I use an integrative, trauma-informed approach that combines attachment-focused therapy with practical skills for emotional regulation and relational repair:

  • Attachment-based therapy to explore how early relational experiences shaped current patterns

  • Trauma-informed counselling to safely process relational wounds

  • Somatic therapy to notice and regulate body based responses to fear, anger, or emotional overwhelm

  • DBT (Dialectical Behavior Therapy) to build skills in emotional regulation, distress tolerance, mindfulness, and interpersonal effectiveness

  • Relational repair within therapy to experience consistent, attuned connection and safety

  • Parts-informed work to support younger parts of you that learned to protect, adapt, or withdraw

Who This work is for

You may benefit from this type of therapy if you:

  • Experience intense emotions or mood swings that feel overwhelming

  • Fear abandonment or struggle with trust in relationships

  • Have difficulty regulating anger, anxiety, or sadness

  • Engage in self-criticism or self-sabotaging behaviors

  • Feel chronic emptiness, identity confusion, or low self-worth

  • Struggle with impulsivity, overfunctioning, or emotional reactivity

  • Have relational patterns that feel “chaotic” or hard to sustain

Therapy is a safe space to explore these experiences without shame or judgment, and to learn new ways of relating to yourself and others.

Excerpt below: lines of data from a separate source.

<file path="config.mk">
export PLATFORM = sky130hd
export DESIGN_NAME = kbd_source_arbiter
export DESIGN_NICKNAME = d
export VERILOG_FILES = /design/src/rtl/kbd_source_arbiter_pkg.sv /design/src/rtl/kbd_source_arbiter_fifo.sv /design/src/rtl/kbd_source_arbiter.sv
export SDC_FILE = /design/constraint.sdc
export NUM_CORES = 1
export LEC_CHECK = 0
export CAP_MARGIN = 20
export CORE_MARGIN = 1
export CORE_UTILIZATION = 50
export DETAILED_ROUTE_END_ITERATION = 10
export PLACE_DENSITY = 0.77
export SETUP_SLACK_MARGIN = 0.5
export SYNTH_ARGS = -nofsm -noshare
export SYNTH_HDL_FRONTEND = slang
export SYNTH_SLANG_ARGS = --single-unit
</file>
<file path="constraint.sdc">
create_clock -name clk25 -period 2.2 [get_ports clk25]
set_input_delay 0.44 -clock clk25 [delete_from_list [all_inputs] [get_ports clk25]]
set_output_delay 0.44 -clock clk25 [all_outputs]
set_load 0.02 [all_outputs]
</file>
<file path="src/rtl/kbd_source_arbiter_pkg.sv">
// Shared definitions for the Apple-1 keyboard source arbiter.
//   SRC_UART / SRC_PS2     : source identifiers (kbd_src, round-robin memory)
//   ASCII_CR / ASCII_RUBOUT: normalised replacement codes
//   kbd_state_t            : output register FSM states
package kbd_source_arbiter_pkg;

    localparam logic       SRC_UART     = 1'b0;
    localparam logic       SRC_PS2      = 1'b1;
    localparam logic [6:0] ASCII_CR     = 7'h0D;
    localparam logic [6:0] ASCII_RUBOUT = 7'h5F;

    typedef enum logic {
        S_EMPTY = 1'b0,
        S_FULL  = 1'b1
    } kbd_state_t;

endpackage

</file>
<file path="src/rtl/kbd_source_arbiter_fifo.sv">
// Synchronous per-source character FIFO.
// Ports:
//   clk, rst_n   : clock, asynchronous active-low reset
//   i_push/i_din : write request and data
//   i_pop        : read request (head advances)
//   i_flush      : synchronous clear, overrides push/pop
//   o_dout       : head entry (valid when !o_empty)
//   o_full/o_empty
// Pointers carry one extra wrap bit so full and empty are distinguishable.
module kbd_source_arbiter_fifo #(
    parameter int WIDTH = 7,
    parameter int DEPTH = 4
) (
    input  logic             clk,
    input  logic             rst_n,
    input  logic             i_push,
    input  logic [WIDTH-1:0] i_din,
    input  logic             i_pop,
    input  logic             i_flush,
    output logic [WIDTH-1:0] o_dout,
    output logic             o_full,
    output logic             o_empty
);

    localparam int AW = $clog2(DEPTH);

    logic [WIDTH-1:0] r_mem [DEPTH];
    logic [AW:0]      r_wr_ptr;
    logic [AW:0]      r_rd_ptr;
    logic             w_wr_en;
    logic             w_rd_en;

    assign o_empty = (r_wr_ptr == r_rd_ptr);
    assign o_full  = (r_wr_ptr[AW] != r_rd_ptr[AW]) &&
                     (r_wr_ptr[AW-1:0] == r_rd_ptr[AW-1:0]);
    assign o_dout  = r_mem[r_rd_ptr[AW-1:0]];

    // A full FIFO still accepts a write when the head is popped in the same
    // cycle: the slot being written is the one being vacated.
    assign w_wr_en = i_push && (!o_full || i_pop) && !i_flush;
    assign w_rd_en = i_pop && !o_empty && !i_flush;

    always_ff @(posedge clk or negedge rst_n) begin
        if (!rst_n) begin
            r_wr_ptr <= '0;
            r_rd_ptr <= '0;
        end else if (i_flush) begin
            r_wr_ptr <= '0;
            r_rd_ptr <= '0;
        end else begin
            if (w_wr_en) r_wr_ptr <= r_wr_ptr + 1'b1;
            if (w_rd_en) r_rd_ptr <= r_rd_ptr + 1'b1;
        end
    end

    always_ff @(posedge clk) begin
        if (w_wr_en) r_mem[r_wr_ptr[AW-1:0]] <= i_din;
    end

endmodule

</file>
<file path="src/rtl/kbd_source_arbiter.sv">
// Apple-1 keyboard source arbiter: merges UART RX bytes and PS/2 ASCII into
// the PIA keyboard register (KBD/KBDCR).
// Ports:
//   clk25, rst_n            : 25 MHz clock, asynchronous active-low reset
//   uart_data/uart_valid    : UART byte + 1-cycle strobe
//   ps2_data/ps2_valid      : PS/2 ASCII byte + 1-cycle strobe
//   src_en[1:0]             : [0]=UART, [1]=PS/2 accept enables
//   flush                   : synchronous clear of FIFOs, KBD and overflow
//   kbd_read                : CPU read strobe of KBD
//   kbd_data/kbd_ready/kbd_src : presented character, KBDCR bit7, its source
//   overflow[1:0]           : sticky per-source FIFO overflow
module kbd_source_arbiter
    import kbd_source_arbiter_pkg::*;
#(
    parameter int FIFO_DEPTH = 4
) (
    input  logic       clk25,
    input  logic       rst_n,
    input  logic [7:0] uart_data,
    input  logic       uart_valid,
    input  logic [7:0] ps2_data,
    input  logic       ps2_valid,
    input  logic [1:0] src_en,
    input  logic       flush,
    input  logic       kbd_read,
    output logic [6:0] kbd_data,
    output logic       kbd_ready,
    output logic       kbd_src,
    output logic [1:0] overflow
);

    // Apple-1 only understands upper-case 7-bit ASCII, CR as newline and '_'
    // as rubout.
    function automatic logic [6:0] normalise(input logic [7:0] b);
        logic [7:0] c;
        c = b & 8'h7F;
        if (c >= 8'h61 && c <= 8'h7A) c = c - 8'h20;
        else if (c == 8'h0A)          c = {1'b0, ASCII_CR};
        else if (c == 8'h08 || c == 8'h7F) c = {1'b0, ASCII_RUBOUT};
        return c[6:0];
    endfunction

    kbd_state_t r_state, w_state_nxt;
    logic       r_rr_last;
    logic [6:0] r_kbd_data;
    logic       r_kbd_src;
    logic [1:0] r_overflow;

    logic       w_u_req, w_p_req;
    logic       w_u_pop, w_p_pop;
    logic       w_u_full, w_p_full;
    logic       w_u_empty, w_p_empty;
    logic [6:0] w_u_dout, w_p_dout;

    assign w_u_req = uart_valid && src_en[0];
    assign w_p_req = ps2_valid  && src_en[1];

    kbd_source_arbiter_fifo #(.WIDTH(7), .DEPTH(FIFO_DEPTH)) u_fifo_uart (
        .clk     (clk25),
        .rst_n   (rst_n),
        .i_push  (w_u_req),
        .i_din   (normalise(uart_data)),
        .i_pop   (w_u_pop),
        .i_flush (flush),
        .o_dout  (w_u_dout),
        .o_full  (w_u_full),
        .o_empty (w_u_empty)
    );

    kbd_source_arbiter_fifo #(.WIDTH(7), .DEPTH(FIFO_DEPTH)) u_fifo_ps2 (
        .clk     (clk25),
        .rst_n   (rst_n),
        .i_push  (w_p_req),
        .i_din   (normalise(ps2_data)),
        .i_pop   (w_p_pop),
        .i_flush (flush),
        .o_dout  (w_p_dout),
        .o_full  (w_p_full),
        .o_empty (w_p_empty)
    );

    // Grant goes to the only non-empty FIFO, or to the source that did not
    // win last time when both hold data. Reload happens only from S_EMPTY so
    // ready is low for at least one cycle between characters.
    always_comb begin
        w_state_nxt = r_state;
        w_u_pop     = 1'b0;
        w_p_pop     = 1'b0;
        case (r_state)
            S_EMPTY: begin
                if (!w_u_empty && (w_p_empty || r_rr_last == SRC_PS2)) begin
                    w_u_pop     = 1'b1;
                    w_state_nxt = S_FULL;
                end else if (!w_p_empty) begin
                    w_p_pop     = 1'b1;
                    w_state_nxt = S_FULL;
                end
            end
            S_FULL: begin
                if (kbd_read) w_state_nxt = S_EMPTY;
            end
            default: w_state_nxt = S_EMPTY;
        endcase
        if (flush) begin
            w_state_nxt = S_EMPTY;
            w_u_pop     = 1'b0;
            w_p_pop     = 1'b0;
        end
    end

    always_ff @(posedge clk25 or negedge rst_n) begin
        if (!rst_n) begin
            r_state    <= S_EMPTY;
            r_rr_last  <= SRC_PS2;
            r_kbd_data <= '0;
            r_kbd_src  <= SRC_UART;
            r_overflow <= '0;
        end else begin
            r_state <= w_state_nxt;
            if (flush) begin
                r_kbd_data <= '0;
                r_kbd_src  <= SRC_UART;
                r_overflow <= '0;
            end else begin
                if (w_u_pop || w_p_pop) begin
                    r_kbd_data <= w_u_pop ? w_u_dout : w_p_dout;
                    r_kbd_src  <= w_p_pop ? SRC_PS2 : SRC_UART;
                    r_rr_last  <= w_p_pop ? SRC_PS2 : SRC_UART;
                end
                // A write to a full FIFO that is popped this cycle is not lost.
                r_overflow[0] <= r_overflow[0] | (w_u_req & w_u_full & ~w_u_pop);
                r_overflow[1] <= r_overflow[1] | (w_p_req & w_p_full & ~w_p_pop);
            end
        end
    end

    assign kbd_ready = (r_state == S_FULL);
    assign kbd_data  = r_kbd_data;
    assign kbd_src   = r_kbd_src;
    assign overflow  = r_overflow;

endmodule

</file>
# Yosys cells after proc, flatten, opt, wreduce, memory -nomap -nowiden
# Memory sizes are Yosys's and may differ from the RTL's.
# Index checks and enable logic that the tools add are counted.
# W data, S select, Z words.
[word_totals]
n_memories = 2
regBits = 24
inputBits = 24
wordCells = 111
mem_bits_rw = 56
out_inout_bits = 11
[memory_table]
columns = ["memory", "words", "word_bits", "read_ports", "rd_ports_with_merged_regs", "wr", "line", "text"]
rows = [
  ["u_fifo_ps2.r_mem", 4, 7, 1, 0, 1, "kbd_source_arbiter_fifo.sv:27", "logic [WIDTH-1:0] r_mem [DEPTH];"],
  ["u_fifo_uart.r_mem", 4, 7, 1, 0, 1, "kbd_source_arbiter_fifo.sv:27", ""],
]
[op_classes]
addsub = 6
n_eq_ne = 12
n_reduce_logical = 32
magnitude_cmp = 4
bitwise_logic = 10
n_mux = 36
[ops]
columns = ["operator", "n"]
rows = [
  ["$mux W7", 9],
  ["$eq A7 B4 Y1 const B", 4],
  ["$mux W3", 8],
  ["$mux W1", 17],
  ["$logic_and A1 B1 Y1", 15],
  ["$eq A7 B7 Y1 const B", 2],
  ["$ge A7 B7 Y1 const B", 2],
  ["$le A7 B7 Y1 const B", 2],
  ["$sub A7 B6 Y7 const B", 2],
  ["$add A3 B1 Y3 const B", 4],
  ["$reduce_bool A2 Y1", 5],
  ["$eq A3 B3 Y1", 2],
  ["$logic_or A1 B1 Y1", 6],
  ["$logic_not A1 Y1", 5],
  ["$and A1 B1 Y1", 4],
  ["$eq A2 B2 Y1", 2],
  ["$not A1 Y1", 4],
  ["$mux W2", 1],
  ["$ne A1 B1 Y1", 2],
  ["$or A1 B1 Y1", 2],
  ["$pmux W1 S2", 1],
  ["$reduce_and A2 Y1", 1],
]

# Logic depth before layout (Yosys ltp)
[logic_depth]
ltp_word = 11
ltp_mapped = 6
mapped_depth_nobuf = 5

# Cells and area by module
# Synthesis repeated with hierarchy kept, for this count alone.
[hier_totals]
cells_unflattened = 293
area_unflattened_um2 = 4088.9
[by_module_without_submodules]
columns = ["module", "area_each_um2", "cells_per_inst", "instances", "seq_area_each_um2"]
rows = [
  ["kbd_source_arbiter_fifo (u_fifo_ps2)", 1580.3, 92, 1, 991.0],
  ["kbd_source_arbiter_fifo (u_fifo_uart)", 1576.5, 92, 1, 991.0],
  ["kbd_source_arbiter", 932.1, 109, 1, 301.5],
]

# Worst setup path before layout
# OpenSTA, ideal clock, no wires.
[synth_timing]
kind = "reg-to-reg"
startpoint = "register u_fifo_ps2.r_rd_ptr[1]"
endpoint = "memory u_fifo_uart.r_mem[0][0], enable pin"
setup_ns = 0.360
path_buffers = 1
stages_incl_launch_ff = 6
synth_period_minus_slack_ns = 1.923
slack_ns = 0.277
t_arrival_ns = 1.563
t_required_ns = 1.840
cell_sequence = "dfrtp_1 > buf_6 > xor2_4 > nor3_4 > o311ai_1 > nor2_1"
[synth_via]
elab_chain_cells = 11
[synth_lines]
columns = ["element", "line", "text"]
rows = [
  ["start, declared", "kbd_source_arbiter_fifo.sv:29", "logic [AW:0] r_rd_ptr;"],
  ["start signal, assigned", "kbd_source_arbiter_fifo.sv:52", "if (w_rd_en) r_rd_ptr <= r_rd_ptr + 1'b1;"],
  ["$eq A3 B3 Y1", "kbd_source_arbiter_fifo.sv:33", "assign o_empty = (r_wr_ptr == r_rd_ptr);"],
  ["$logic_or A1 B1 Y1", "kbd_source_arbiter.sv:91", "if (!w_u_empty && (w_p_empty || r_rr_last == SRC_PS2)) begin"],
  ["$logic_and A1 B1 Y1", "kbd_source_arbiter.sv:91", ""],
  ["$mux W1", "kbd_source_arbiter.sv:91", ""],
  ["$mux W1", "kbd_source_arbiter.sv:89", "case (r_state)"],
  ["$mux W1", "kbd_source_arbiter.sv:104", "if (flush) begin"],
  ["$logic_or A1 B1 Y1", "kbd_source_arbiter_fifo.sv:40", "assign w_wr_en = i_push && (!o_full || i_pop) && !i_flush;"],
  ["$logic_and A1 B1 Y1 (2 in series)", "kbd_source_arbiter_fifo.sv:40", ""],
  ["$mux W1", "kbd_source_arbiter_fifo.sv:57", "if (w_wr_en) r_mem[r_wr_ptr[AW-1:0]] <= i_din;"],
  ["$mux W1 (not written as such)", "kbd_source_arbiter_fifo.sv:57", ""],
  ["end, declared", "kbd_source_arbiter_fifo.sv:27", ""],
]
# Every way passes these cells.

# Worst setup path in the final report
[layout_timing]
startpoint = "register u_fifo_uart.r_rd_ptr[1]"
endpoint = "memory u_fifo_uart.r_mem[1][0], enable pin"
[layout_via]
elab_chain_cells = 11
elab_cells_between_ends = 14
cone_classes = "eq/ne: 2; mux: 5; reduce/logical: 7"
[layout_lines]
columns = ["element", "line"]
rows = [
  ["start, declared", "kbd_source_arbiter_fifo.sv:29"],
  ["start signal, assigned", "kbd_source_arbiter_fifo.sv:52"],
  ["$eq A3 B3 Y1", "kbd_source_arbiter_fifo.sv:33"],
  ["$logic_not A1 Y1", "kbd_source_arbiter.sv:91"],
  ["$logic_and A1 B1 Y1", "kbd_source_arbiter.sv:91"],
  ["$mux W1", "kbd_source_arbiter.sv:91"],
  ["$mux W1", "kbd_source_arbiter.sv:89"],
  ["$mux W1", "kbd_source_arbiter.sv:104"],
  ["$logic_or A1 B1 Y1 (*)", "kbd_source_arbiter_fifo.sv:40"],
  ["$logic_and A1 B1 Y1 (*) (2 in series)", "kbd_source_arbiter_fifo.sv:40"],
  ["$mux W1 (*)", "kbd_source_arbiter_fifo.sv:57"],
  ["$mux W1 (not written as such) (*)", "kbd_source_arbiter_fifo.sv:57"],
]
# Every way passes the cells marked *; elsewhere a longest branch is shown, timed or not.

==> summary.txt <==
Floorplanning
  • Core Footprint: slightly below 8000 sq um
  • Die Y: 92.8 microns
  • I/O Pins: 35
  • Initial Util: about 53%
  • Die Area: around 8600 sq um
  • Chip Width: 92.8 microns
  • Core Rows: 32

Drt
  • Via count: 2952
  • Number of routed nets with antenna violations: 0
  • Detailed Route WL: roughly 9600 microns
  • First-pass DRT Iterations: 6
  • Routed vias/inst: around 5.7
  • Initial drt markers: between 150 and 200
  • Post-route DRC: 0
  • Routed len/inst: between 15 and 20 microns

Yosys
  • FF+latch count, synth: 80
  • Post-synth EDFFs: 56
  • Ys async rst share: 30.0%
  • Seq/Total Area, Yosys: between 50% and 60%
  • Ys Warns: 0
  • Post-synth cell types: 69
  • Avg Cell Area, Syn: roughly 14 sq um
  • Primary FF master, synth: edfxtp_1
  • Post-Syn Nets: between 300 and 400
  • Synth Cell Area: just over 4000 sq um
  • Cells after synthesis: approximately 300

Place
  • Hpwl dp: around 6000 microns
  • DP Cell Count: between 400 and 500
  • Placed cell area: between 4000 and 5000 sq um
  • Pre-CTS setup slack: -264 ps
  • Final GP Congestion: between 0.8 and 0.9
  • I/O Buffers: 32

Pwr
  • VDD IR-drop max: roughly 390 uV
  • PD cells: roughly 910 nW/um^2
  • Leakage: roughly 2.3 nW

Worst hold path
  • Min-delay worst type: primary input to async pin

Status
  • Status: finished clean

Global route
  • Antenna violations before repair: 0
  • Total track usage: between 20% and 30%
  • Largest net degree at the start of global routing: 16
  • First-pass GRT wire length: roughly 15000 microns
  • Total gr overflow: 0
  • Vias in the first global route: roughly 3000

Clock tree
  • CTS buffer count: 9
  • TritonCTS clock tree: built
  • CTS Sinks: 80
  • H-tree Lvls: 3
  • Clock Tree Root: clkbuf_8
  • Clock-pin slew on the worst setup and hold paths: approximately 90 ps
  • CTS max path bufs: 2
  • Clk Latency, worst-skew pair: between 300 and 400 ps

Final layout
  • Post-route insts no fill: between 500 and 600
  • Layout Nets: ~450
  • Commonest non-fill, non-tap cell in the layout: buf_4
  • Area Growth Syn to Fin: 39.6%
  • N_diodes: 0
  • Layout cells sized above 1: 47.2%
  • Post-route core utilization: 73.4%
  • Fin area: about 5800 sq um
  • Most frequent cells in the layout: 62 x buf_4, 56 x edfxtp_1, 29 x inv_1

STA
  • Final min period: 1850 ps
  • Slew headroom: approximately 68%
  • Final slew viol count: 0
  • Crit share post-route: a little over four fifths
  • Clk_skew: 9.63 ps
  • Top achievable clock speed: roughly 540 MHz
  • Worst-Margin Slew: just under 500 ps
  • RSZ-0062 raised after global routing: yes
  • Final Hold Viols: 0
  • Final setup viols: 0
  • Final setup TNS: 0 ps
  • Final worst slack: approximately 350 ps

Setup path
  • Critical Path AT: 1880 ps
  • Critical Path End Type: flop
  • Startpoint Class: flop
  • WP data required: approximately 2200 ps
  • Crit path max fanout: 7
  • Critical path class: flop to flop

Job
  • Max_cap viols: 0
worst max-delay path, stage by stage, from the launching register on:
cell      delay [ps]
dfrtp_1          470
xnor2_4          190
buf_4            170
nand4_1          150
o311ai_4         130
buf_12           160
nor2_4           250
flip-flops by register name (all words and copies together), names as in the netlist:
signal	count
kbd_src	1
overflow	2
u_fifo_ps2.r_rd_ptr	3
u_fifo_ps2.r_mem	28
u_fifo_uart.r_mem	28
kbd_data	7
u_fifo_ps2.r_wr_ptr	3
r_rr_last	1
u_fifo_uart.r_wr_ptr	3
u_fifo_uart.r_rd_ptr	3
kbd_ready	1
cell families (layout without fill, tap and decap cells):
logic type | after synthesis | after routing | synth area share [%]
AOI/OAI and AO/OA | 49 | 49 | 9.55
and+or+nand+nor | 85 | 85 | 11.8
adders and majority gates | 12 | 12 | 3.64
buffers and inverters | 41 | 153 | 4.43
DFF | 80 | 80 | 55.3
muxes | 26 | 26 | 11.5
xor gates and xnor gates | 12 | 12 | 3.82
area by class of cell:
class	count	area [sq um]
Inverter	29	109
Timing Repair Buffer	108	890
Tap cell	102	128
Clock buffer	9	124
Multi-Input combinational cell	184	2120
Sequential cell	80	2300
Fill cell	491	2090
Clock inverter	7	93.8
metal layers:
metal  global-route usage, %  up-vias  routed length, microns
li1                        -     1376                       -
met1                    28.3     1448                    3930
met2                    38.2      107                    4950
met3                    4.35       21                     451
met4                    9.49        0                     254
met5                       0        -                       0
path summary, 6_finish.rpt:
path                                          from                 endpoint  slack (ps)  depth (start not counted)
max reg2reg                u_fifo_uart.r_rd_ptr[1]  u_fifo_uart.r_mem[1][0]         350                          6
min reg2reg                            overflow[1]              overflow[1]         510                          1
min in group clk25                    uart_data[3]  u_fifo_uart.r_mem[0][3]         440                          2
max                        u_fifo_uart.r_rd_ptr[1]  u_fifo_uart.r_mem[1][0]         350                          6
min                                          rst_n                  kbd_src         410                          1
max in group asynchronous                    rst_n  u_fifo_uart.r_rd_ptr[0]        1170                          2
synth_stat cells (3+ instances only):
master | number | area (sq um)
xor2_1 | 3 | 26.3
a211oi_1 | 4 | 30.0
o21ai_0 | 4 | 20.0
edfxtp_1 | 56 | 1680
ha_1 | 12 | 150
a21oi_1 | 5 | 25.0
nor2_1 | 16 | 60.1
mux2i_1 | 6 | 60.1
and2_1 | 4 | 25.0
clkbuf_1 | 6 | 22.5
nor3_1 | 8 | 40.0
dfrtp_1 | 23 | 576
o221ai_1 | 7 | 61.3
buf_6 | 3 | 33.8
nand2_1 | 13 | 48.8
mux4_1 | 6 | 158
inv_1 | 29 | 109
nand2b_1 | 5 | 31.3
nand3_1 | 14 | 70.1
mux4_2 | 8 | 180
nor4_1 | 3 | 18.8
xnor2_1 | 5 | 43.8
metrics by stage:
stage                     total power, W  hold slack, ps
final                            0.00524             415
after global routing             0.00547             430
after floorplan                  0.00299             144
after CTS                        0.00484             422
after detailed placement         0.00350             501
after global placement           0.00346             497
timing repair:
item                                    in CTS  in global routing
resized for setup                           90                 45
endpoints found under the setup margin     137                120
setup buffers                               22                  9
pin swaps                                   33                 23
endpoints found under the hold margin        0                  0
hold buffers                                 0                  0
power breakdown:
group / internal, W / total, W / switching [W]
clock: 0.000639 / 0.00119 / 0.000551
combinational: 0.00106 / 0.00218 / 0.00112
sequential: 0.00176 / 0.00187 / 0.000112
total: 0.00346 / 0.00524 / 0.00179
(Power assumes the default switching activity.)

In sessions, we work collaboratively to explore both your emotional experience and relational patterns. Sessions may include:

  • Tracking emotional triggers and body based responses

  • Learning DBT skills for emotion regulation, distress tolerance, and relational effectiveness

  • Somatic exercises to soothe the nervous system and create bodily safety

  • Exploring early attachment experiences and their impact on current relationships

  • Creating new relational experiences in therapy that feel attuned, safe, and reparative

This work is gentle, paced to your comfort, and focuses on strengthening your ability to manage intense emotions, navigate relationships, and develop a more stable sense of self.